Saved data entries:
$ cat src/rtl/embed_edge_pio.sv
// embed_edge_pio: parallel input port with per-bit rise/fall capture, W1C status and irq.
// Define EMBED_EDGE_PIO_DEBOUNCE_EN to add a per-bit debounce filter with a DEB_PERIOD register.
module embed_edge_pio #(
    parameter int          WIDTH     = 10,
    parameter logic [15:0] DEB_RESET = 16'd1000
) (
    input  logic             clk,
    input  logic             reset,
    input  logic [2:0]       address,
    input  logic             chipselect,
    input  logic             write_n,
    input  logic [31:0]      writedata,
    input  logic [WIDTH-1:0] in_port,
    output logic [31:0]      readdata,
    output logic             irq
);

    logic [WIDTH-1:0] s1, s2, f, p;
    logic [WIDTH-1:0] rise_en, fall_en, irq_mask, edge_cap;
    logic [WIDTH-1:0] rise, fall, clr, wval;
    logic             wr;
    logic [31:0]      rmux;
    logic             unused_ok;

    assign wr        = chipselect & ~write_n;
    assign wval      = writedata[WIDTH-1:0];
    assign clr       = (wr && address == 3'd3) ? wval : '0;
    assign rise      = f & ~p & rise_en;
    assign fall      = ~f & p & fall_en;
    assign irq       = |(edge_cap & irq_mask);
    assign unused_ok = ^{writedata, DEB_RESET};

`ifdef EMBED_EDGE_PIO_DEBOUNCE_EN
    logic [15:0] deb_period;
    logic [15:0] cnt [WIDTH];

    // f only follows s2 once s2 has disagreed for DEB_PERIOD+1 cycles
    always_ff @(posedge clk) begin
        if (reset) begin
            f          <= '0;
            deb_period <= DEB_RESET;
            for (int i = 0; i < WIDTH; i++) cnt[i] <= '0;
        end else begin
            if (wr && address == 3'd5) deb_period <= writedata[15:0];
            for (int i = 0; i < WIDTH; i++) begin
                if (s2[i] == f[i]) begin
                    cnt[i] <= '0;
                end else if (cnt[i] >= deb_period) begin
                    f[i]   <= s2[i];
                    cnt[i] <= '0;
                end else begin
                    cnt[i] <= cnt[i] + 16'd1;
                end
            end
        end
    end
`else
    assign f = s2;
`endif

    always_comb begin
        rmux = '0;
        case (address)
            3'd0: rmux[WIDTH-1:0] = f;
            3'd1: rmux[WIDTH-1:0] = rise_en;
            3'd2: rmux[WIDTH-1:0] = irq_mask;
            3'd3: rmux[WIDTH-1:0] = edge_cap;
            3'd4: rmux[WIDTH-1:0] = fall_en;
`ifdef EMBED_EDGE_PIO_DEBOUNCE_EN
            3'd5: rmux[15:0]      = deb_period;
`endif
            default: rmux = '0;
        endcase
    end

    always_ff @(posedge clk) begin
        if (reset) begin
            s1       <= '0;
            s2       <= '0;
            p        <= '0;
            rise_en  <= '0;
            fall_en  <= '0;
            irq_mask <= '0;
            edge_cap <= '0;
            readdata <= '0;
        end else begin
            s1       <= in_port;
            s2       <= s1;
            p        <= f;
            // a new edge overrides a same-cycle clear of that bit
            edge_cap <= (edge_cap & ~clr) | rise | fall;
            readdata <= rmux;
            if (wr) begin
                case (address)
                    3'd1:    rise_en  <= wval;
                    3'd2:    irq_mask <= wval;
                    3'd4:    fall_en  <= wval;
                    default: ;
                endcase
            end
        end
    end

endmodule

$ cat config.mk
export PLATFORM = sky130hd
export DESIGN_NAME = embed_edge_pio
export DESIGN_NICKNAME = d
export VERILOG_FILES = /design/src/rtl/embed_edge_pio.sv
export SDC_FILE = /design/constraint.sdc
export NUM_CORES = 1
export LEC_CHECK = 0
export CORE_MARGIN = 2
export CORE_UTILIZATION = 30
export CTS_BUF_LIST = sky130_fd_sc_hd__clkbuf_8 sky130_fd_sc_hd__clkbuf_16
export DETAILED_ROUTE_END_ITERATION = 16
export SYNTH_ARGS = -nofsm -noshare
export SYNTH_HDL_FRONTEND = slang
export SYNTH_SLANG_ARGS = --single-unit
$ cat constraint.sdc
create_clock -name clk -period 1.8 [get_ports clk]
set_clock_uncertainty 0.05 [all_clocks]
set_input_delay 0.18 -clock clk [delete_from_list [all_inputs] [get_ports clk]]
set_output_delay 0.18 -clock clk [all_outputs]
set_load 0.05 [all_outputs]
# --- Word level (Yosys, flattened, before mapping) ---
# Index checks and enable logic that the tools add are counted.
op_classes:
  n_eq_ne: 4
  muxes: 2
  n_bitwise: 13
  reduce_logical: 6
ops:
  columns: ["operator", "count"]
  rows:
  - ["10-bit AND", 6]
  - ["10-bit one-hot mux with 5 select lines", 1]
  - ["10-bit inverter", 3]
  - ["10-bit bitwise OR", 2]
  - ["10-bit 2-to-1 mux", 1]
  - ["10-bit OR reduction", 1]
  - ["3-bit by 2-bit == test with 1-bit output, second input constant", 2]
  - ["2-bit AND reduction", 3]
  - ["3-bit by 1-bit == test with 1-bit output, second input constant", 1]
  - ["3-bit == test, second input constant", 1]
  - ["3-bit zero test", 1]
  - ["1-bit AND", 1]
  - ["1-bit logical AND", 1]
  - ["1-bit inverter", 1]
totals:
  reg_bits: 102
  in_bits: 49
  output_inout_bits: 33
  elab_cells: 34

# --- Depth between registers and ports, before layout ---
# Gate-level depths: netlist (run 1).
logic_depth:
  depth_word: 8
  depth_mapped: 5
  mapped_depth_nobuf: 3

# --- Least setup slack after synthesis (run 1) ---
# OpenSTA, ideal clock, no wires.
synth_timing:
  kind: "register -> output"
  start: "reg edge_cap[6]"
  end: "out irq"
  t_arrival_ns: 1.237
  setup_slack_ns: 0.333
  path_stages_with_launch: 4
  n_path_buf: 0
  path_cell_list: "dfxtp_1 > a22o_1 > a221oi_1 > nand4_1"
synth_between:
  elab_chain_cells: 2
synth_lines:
  columns: ["item", "line_no", "rtl"]
  rows:
  - ["start, declared", "19", "logic [WIDTH-1:0] rise_en, fall_en, irq_mask, edge_cap;"]
  - ["start signal, assigned", "91", "edge_cap <= (edge_cap & ~clr) | rise | fall;"]
  - ["10-bit AND", "30", "assign irq = |(edge_cap & irq_mask);"]
  - ["10-bit OR reduction", "30", null]
  - ["end, declared", "15", "output logic irq"]
# No other way between the ends.

# --- Final worst setup path (run 1) ---
# Same ends and word-level chain as after synthesis.

==> results.cfg, run 1 <==
[routing]
wl_per_cell_um = 15.4
met3WireLength_um = 407
wl_met2_um = 4230
vias = 2763
highest_layer = met4
vias_per_cell = 4.90
drc = 0
dr.pass1.iters = 4
ant_nets = 0
wl_um = 8680
wl_met1_um = 3890
drt-initial-drc-count = 132

[cts]
root_buffer = clkbuf_16
cts_inserted_buffers = 9
insertion_delay_ns = 0.33
clkTransAtPathRegs_ns = 0.06
cts_htree_levels = 3
cts_tree = yes
tritoncts_num_sinks = 80
cts_buffer_depth = 2

[yosys]
synth_cells = 362
synth_commonest_cells = dfxtp_1, a21oi_1, nor2b_1
synth_area_leader_cell = dfxtp_1
synth.distinct_cells = 32
synth-edff-count = 0
dominantRegCellSynth = dfxtp_1
ys_ff_latch = 80
avgSynthCellArea_um2 = 9.47
async_flop_share_pct = 0
synth_top_area_share_pct = 46.7
netlist_area_mm2 = 0.00343
yosysMostFrequentCell = dfxtp_1
synth_area_leaders = dfxtp_1, nor2b_1, a21oi_1
ys_warn_count = 0
yosysSeqAreaShare_pct = 46.7

[placement]
dpl_worst_slack_ns = -0.0408
port_buffers = 37
place_hpwl_um = 5870
placedCellCount = 548
globalplace.congestion = 0.812

[die]
start_util_pct = 30.4
io_pins = 82
coreArea_mm2 = 0.0113
core.rowCount = 39
fp.dieW_um = 111
dieArea_mm2 = 0.0123
die_height_um = 111

[sta]
tightest_slew_ns = 0.496
hold_viol = 0
worst_slack_ns = 0.0823
final_max_slew_viol_count = 0
finalSetupTns_ns = 0
rsz0062_at_grt = no
timing.slew.headroom_pct = 66.8
max_freq_ghz = 0.582
period_share_pct = 95.4
min_period_ns = 1.72
setup_viol = 0

[pwr]
p_comb_share_pct = 9.9
p_clk_share_pct = 46.4
power_leakage_nw = 1.53
total_power_w = 0.00419
swShare_pct = 24.4
seq_power_share_pct = 43.7
p_per_area_mw_per_mm2 = 967
net-switching-power_w = 0.00102
p_int_w = 0.00317
peakVddDrop_v = 0.000492

[flow_run]
maxCapViolations = 0

[setup_path]
reg2regPathDepth = 3
end_kind = output port
startpoint_type = register
crit_path_start = edge_cap[6]
crit_fanout = 3
worstPathRequired_ns = 1.57
cp.arrival_ns = 1.49
r2r-start = edge_cap[9]
path_class = reg2out

[min_path]
min_from = reset
whs_path_depth = 2
hold_class = in2reg

[finish]
drive_gt1_share_pct = 16.2
final-instance-count-excl-fill = 564
antenna_cells = 0
areaGrowthSynthToFinish_pct = 26.4
nNetsFinal = 465

[grt]
antenna_found_initial = 0
grt_usage_pct = 14.2
grt-ovfl-total = 0
first_global_vias = 2660
grt_max_degree = 33
grt_pass1_wl_um = 13900

[run_status]
status = complete, no violations
[flip-flops by register name, indices dropped and copies added (netlist names)]
register  flops
p            10
rise_en      10
f            10
fall_en      10
s1           10
irq_mask     10
readdata     10
edge_cap     10
[through the flow]
stage	instance area, µm²	utilization (%)	hold WS (ns)
2_1_floorplan	3510	-	0.258
3_3_place_gp	4010	35.5	0.368
6_report	4330	38.4	0.151
3_5_place_dp	4010	35.5	0.372
4_1_cts	4330	38.4	0.143
5_1_grt	4330	38.4	0.169
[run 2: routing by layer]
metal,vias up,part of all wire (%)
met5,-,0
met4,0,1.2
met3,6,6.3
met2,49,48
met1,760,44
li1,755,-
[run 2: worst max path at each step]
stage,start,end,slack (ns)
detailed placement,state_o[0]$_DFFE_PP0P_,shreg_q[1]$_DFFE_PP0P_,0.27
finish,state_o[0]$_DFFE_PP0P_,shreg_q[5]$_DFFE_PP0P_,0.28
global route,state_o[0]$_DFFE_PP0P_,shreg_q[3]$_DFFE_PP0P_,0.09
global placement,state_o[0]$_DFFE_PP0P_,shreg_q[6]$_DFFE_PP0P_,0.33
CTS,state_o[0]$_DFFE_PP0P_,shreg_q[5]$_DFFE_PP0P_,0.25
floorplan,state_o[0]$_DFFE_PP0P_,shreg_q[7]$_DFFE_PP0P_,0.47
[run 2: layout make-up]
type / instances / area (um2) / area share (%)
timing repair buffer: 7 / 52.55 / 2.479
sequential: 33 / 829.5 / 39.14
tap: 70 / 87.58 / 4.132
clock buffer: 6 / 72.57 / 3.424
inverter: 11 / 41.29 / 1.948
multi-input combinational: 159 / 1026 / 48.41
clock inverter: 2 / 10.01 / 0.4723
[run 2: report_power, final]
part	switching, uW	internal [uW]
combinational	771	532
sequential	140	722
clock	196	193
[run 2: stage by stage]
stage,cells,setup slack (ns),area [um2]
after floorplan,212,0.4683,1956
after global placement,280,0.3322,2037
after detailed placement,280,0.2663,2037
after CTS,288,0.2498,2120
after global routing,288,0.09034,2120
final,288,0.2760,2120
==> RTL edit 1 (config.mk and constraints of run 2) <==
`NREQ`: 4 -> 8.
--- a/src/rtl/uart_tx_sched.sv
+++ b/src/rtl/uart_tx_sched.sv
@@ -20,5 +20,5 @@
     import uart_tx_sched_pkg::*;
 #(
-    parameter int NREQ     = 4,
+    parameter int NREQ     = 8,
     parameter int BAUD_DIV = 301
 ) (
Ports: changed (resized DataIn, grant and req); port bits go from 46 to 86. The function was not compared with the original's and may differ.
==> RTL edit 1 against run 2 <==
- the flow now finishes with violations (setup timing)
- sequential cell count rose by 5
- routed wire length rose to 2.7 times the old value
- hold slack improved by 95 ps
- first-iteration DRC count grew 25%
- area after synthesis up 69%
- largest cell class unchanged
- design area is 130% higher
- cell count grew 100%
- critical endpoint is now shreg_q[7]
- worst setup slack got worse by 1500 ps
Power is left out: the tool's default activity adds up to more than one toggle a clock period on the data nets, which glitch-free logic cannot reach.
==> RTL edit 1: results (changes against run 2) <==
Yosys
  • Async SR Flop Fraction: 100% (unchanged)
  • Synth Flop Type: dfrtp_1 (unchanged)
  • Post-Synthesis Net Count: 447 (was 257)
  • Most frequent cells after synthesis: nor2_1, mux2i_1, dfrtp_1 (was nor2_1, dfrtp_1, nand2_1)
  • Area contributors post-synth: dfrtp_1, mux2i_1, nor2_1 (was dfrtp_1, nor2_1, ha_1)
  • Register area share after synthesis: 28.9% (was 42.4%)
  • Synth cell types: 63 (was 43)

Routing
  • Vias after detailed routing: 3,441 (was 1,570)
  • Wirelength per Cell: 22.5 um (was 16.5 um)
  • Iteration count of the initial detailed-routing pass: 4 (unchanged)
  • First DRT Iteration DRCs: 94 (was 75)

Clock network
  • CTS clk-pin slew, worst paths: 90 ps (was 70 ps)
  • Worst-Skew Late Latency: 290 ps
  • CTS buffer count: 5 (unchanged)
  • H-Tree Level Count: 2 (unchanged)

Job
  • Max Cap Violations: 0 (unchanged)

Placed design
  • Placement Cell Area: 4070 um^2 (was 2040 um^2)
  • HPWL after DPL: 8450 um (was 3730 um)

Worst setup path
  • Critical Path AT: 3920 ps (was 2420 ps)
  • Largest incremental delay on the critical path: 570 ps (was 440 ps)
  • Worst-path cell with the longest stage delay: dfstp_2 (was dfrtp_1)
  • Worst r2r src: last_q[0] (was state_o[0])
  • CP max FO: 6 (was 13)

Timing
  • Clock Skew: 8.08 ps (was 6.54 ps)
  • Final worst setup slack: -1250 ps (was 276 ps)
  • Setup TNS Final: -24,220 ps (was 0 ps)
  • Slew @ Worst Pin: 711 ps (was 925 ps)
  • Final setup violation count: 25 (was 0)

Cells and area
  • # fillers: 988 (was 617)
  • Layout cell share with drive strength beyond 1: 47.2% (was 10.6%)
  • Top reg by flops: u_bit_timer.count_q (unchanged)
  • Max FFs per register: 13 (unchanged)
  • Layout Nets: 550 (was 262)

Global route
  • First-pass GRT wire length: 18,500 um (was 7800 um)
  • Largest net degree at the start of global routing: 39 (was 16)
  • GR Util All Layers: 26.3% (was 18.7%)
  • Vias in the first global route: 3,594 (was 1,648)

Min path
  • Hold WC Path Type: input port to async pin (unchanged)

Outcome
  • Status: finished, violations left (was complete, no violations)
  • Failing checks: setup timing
==> config.mk <==
export PLATFORM = sky130hd
export DESIGN_NAME = eth_rx_framer
export DESIGN_NICKNAME = d
export VERILOG_FILES = /design/src/rtl/eth_rx_framer.sv
export SDC_FILE = /design/constraint.sdc
export NUM_CORES = 1
export LEC_CHECK = 0
export ABC_CLOCK_PERIOD_IN_PS = 4000
export CORE_ASPECT_RATIO = 0.8
export CORE_UTILIZATION = 51
export DETAILED_ROUTE_END_ITERATION = 6
export DONT_BUFFER_PORTS = 1
export PLACE_DENSITY = 0.71
export SETUP_SLACK_MARGIN = 0.15
export SLEW_MARGIN = 40
export SYNTH_ARGS = -nofsm -noshare
export SYNTH_HDL_FRONTEND = slang
export SYNTH_SLANG_ARGS = --single-unit
==> constraint.sdc <==
create_clock -name clock -period 4 [get_ports clock]
set_input_delay 0.2 -clock clock [delete_from_list [all_inputs] [get_ports clock]]
set_output_delay 0.2 -clock clock [all_outputs]
set_load 0.005 [all_outputs]
==> src/rtl/eth_rx_framer.sv <==
// Ethernet ingress framer: hunts for 0x55 preamble + 0xD5 SFD, strips it and
// forwards the frame bytes with SOF/EOF into a downstream FIFO write port.
module eth_rx_framer #(
  parameter int DATA_WIDTH = 8,
  parameter int PRE_MIN    = 5,
  parameter int MAX_LEN    = 1518
) (
  input  logic                  clock,
  input  logic                  reset,
  input  logic                  in_valid,
  output logic                  in_ready,
  input  logic [DATA_WIDTH-1:0] in_data,
  input  logic                  in_last,
  output logic                  wr_en,
  output logic                  wr_sof,
  output logic                  wr_eof,
  output logic [DATA_WIDTH-1:0] data_din,
  input  logic                  full,
  output logic [15:0]           frame_count,
  output logic [15:0]           drop_count
);

  localparam logic [DATA_WIDTH-1:0] PRE_BYTE = DATA_WIDTH'(8'h55);
  localparam logic [DATA_WIDTH-1:0] SFD_BYTE = DATA_WIDTH'(8'hD5);
  localparam logic [15:0]           LAST_IDX = 16'(MAX_LEN - 1);
  localparam logic [2:0]            PRE_NEED = 3'(PRE_MIN);

  typedef enum logic [2:0] {
    S_IDLE,
    S_PREAMBLE,
    S_FORWARD,
    S_DRAIN,
    S_DISCARD
  } state_e;

  state_e      state_q, state_d;
  logic [2:0]  pre_cnt_q, pre_cnt_d;
  logic [15:0] len_q, len_d;
  logic        first_q, first_d;
  logic [15:0] frame_q, drop_q;
  logic        frame_inc, drop_inc;

  // NOTE: every signal written here gets a default first, so no path leaves
  // a value unassigned and no latch is inferred.
  always_comb begin
    state_d   = state_q;
    pre_cnt_d = pre_cnt_q;
    len_d     = len_q;
    first_d   = first_q;
    frame_inc = 1'b0;
    drop_inc  = 1'b0;
    in_ready  = 1'b0;
    wr_en     = 1'b0;
    wr_sof    = 1'b0;
    wr_eof    = 1'b0;
    data_din  = '0;

    if (reset) begin
      unique case (state_q)
        S_IDLE: begin
          in_ready = 1'b1;
          if (in_valid) begin
            if (in_last) begin
              drop_inc = 1'b1;
            end else if (in_data == PRE_BYTE) begin
              state_d   = S_PREAMBLE;
              pre_cnt_d = 3'd1;
            end else begin
              state_d = S_DISCARD;
            end
          end
        end

        S_PREAMBLE: begin
          in_ready = 1'b1;
          if (in_valid) begin
            if (in_last) begin
              state_d  = S_IDLE;
              drop_inc = 1'b1;
            end else if (in_data == PRE_BYTE) begin
              if (pre_cnt_q != 3'd7) pre_cnt_d = pre_cnt_q + 3'd1;
            end else if (in_data == SFD_BYTE && pre_cnt_q >= PRE_NEED) begin
              state_d = S_FORWARD;
              first_d = 1'b1;
              len_d   = '0;
            end else begin
              state_d = S_DISCARD;
            end
          end
        end

        S_FORWARD: begin
          // Only this state stalls on a full FIFO; the write is the handshake.
          in_ready = ~full;
          if (in_valid && !full) begin
            wr_en    = 1'b1;
            data_din = in_data;
            wr_sof   = first_q;
            wr_eof   = in_last | (len_q == LAST_IDX);
            len_d    = len_q + 16'd1;
            first_d  = 1'b0;
            if (in_last) begin
              state_d   = S_IDLE;
              frame_inc = 1'b1;
            end else if (len_q == LAST_IDX) begin
              state_d   = S_DRAIN;
              frame_inc = 1'b1;
            end
          end
        end

        S_DRAIN: begin
          in_ready = 1'b1;
          if (in_valid && in_last) state_d = S_IDLE;
        end

        S_DISCARD: begin
          in_ready = 1'b1;
          if (in_valid && in_last) begin
            state_d  = S_IDLE;
            drop_inc = 1'b1;
          end
        end

        default: state_d = S_IDLE;
      endcase
    end
  end

  // NOTE: sequential state uses non-blocking assignments so every register
  // samples the pre-edge values of the others.
  always_ff @(posedge clock) begin
    if (!reset) begin
      state_q   <= S_IDLE;
      pre_cnt_q <= '0;
      len_q     <= '0;
      first_q   <= 1'b0;
      frame_q   <= '0;
      drop_q    <= '0;
    end else begin
      state_q   <= state_d;
      pre_cnt_q <= pre_cnt_d;
      len_q     <= len_d;
      first_q   <= first_d;
      if (frame_inc && frame_q != 16'hFFFF) frame_q <= frame_q + 16'd1;
      if (drop_inc && drop_q != 16'hFFFF) drop_q <= drop_q + 16'd1;
    end
  end

  assign frame_count = frame_q;
  assign drop_count  = drop_q;

endmodule
--- src/rtl/rr_arbiter2.sv ---
// rtl/rr_arbiter2.sv - two-way arbiter with last-served pointer input
//
// Purpose : picks one of two requests. On a tie the requester that was not
//           last served wins; a constant pointer of 1 gives req0 priority.
// Ports   : i_req[1:0]   request vector
//           i_last       index of the requester served most recently
//           o_grant[1:0] one-hot grant, 2'b00 when nothing requests
module rr_arbiter2 (
    input  logic [1:0] i_req,
    input  logic       i_last,
    output logic [1:0] o_grant
);

    always_comb begin
        o_grant = 2'b00;
        if (i_req[0] && i_req[1]) begin
            o_grant = i_last ? 2'b01 : 2'b10;
        end else if (i_req[0]) begin
            o_grant = 2'b01;
        end else if (i_req[1]) begin
            o_grant = 2'b10;
        end
    end

endmodule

### Problem requirements
Would you copy out exactly the lines above that start at the one containing "(was 70 ps)" and end at the one containing "(was 276 ps)", inclusive?

### Task response
  • CTS clk-pin slew, worst paths: 90 ps (was 70 ps)
  • Worst-Skew Late Latency: 290 ps
  • CTS buffer count: 5 (unchanged)
  • H-Tree Level Count: 2 (unchanged)

Job
  • Max Cap Violations: 0 (unchanged)

Placed design
  • Placement Cell Area: 4070 um^2 (was 2040 um^2)
  • HPWL after DPL: 8450 um (was 3730 um)

Worst setup path
  • Critical Path AT: 3920 ps (was 2420 ps)
  • Largest incremental delay on the critical path: 570 ps (was 440 ps)
  • Worst-path cell with the longest stage delay: dfstp_2 (was dfrtp_1)
  • Worst r2r src: last_q[0] (was state_o[0])
  • CP max FO: 6 (was 13)

Timing
  • Clock Skew: 8.08 ps (was 6.54 ps)
  • Final worst setup slack: -1250 ps (was 276 ps)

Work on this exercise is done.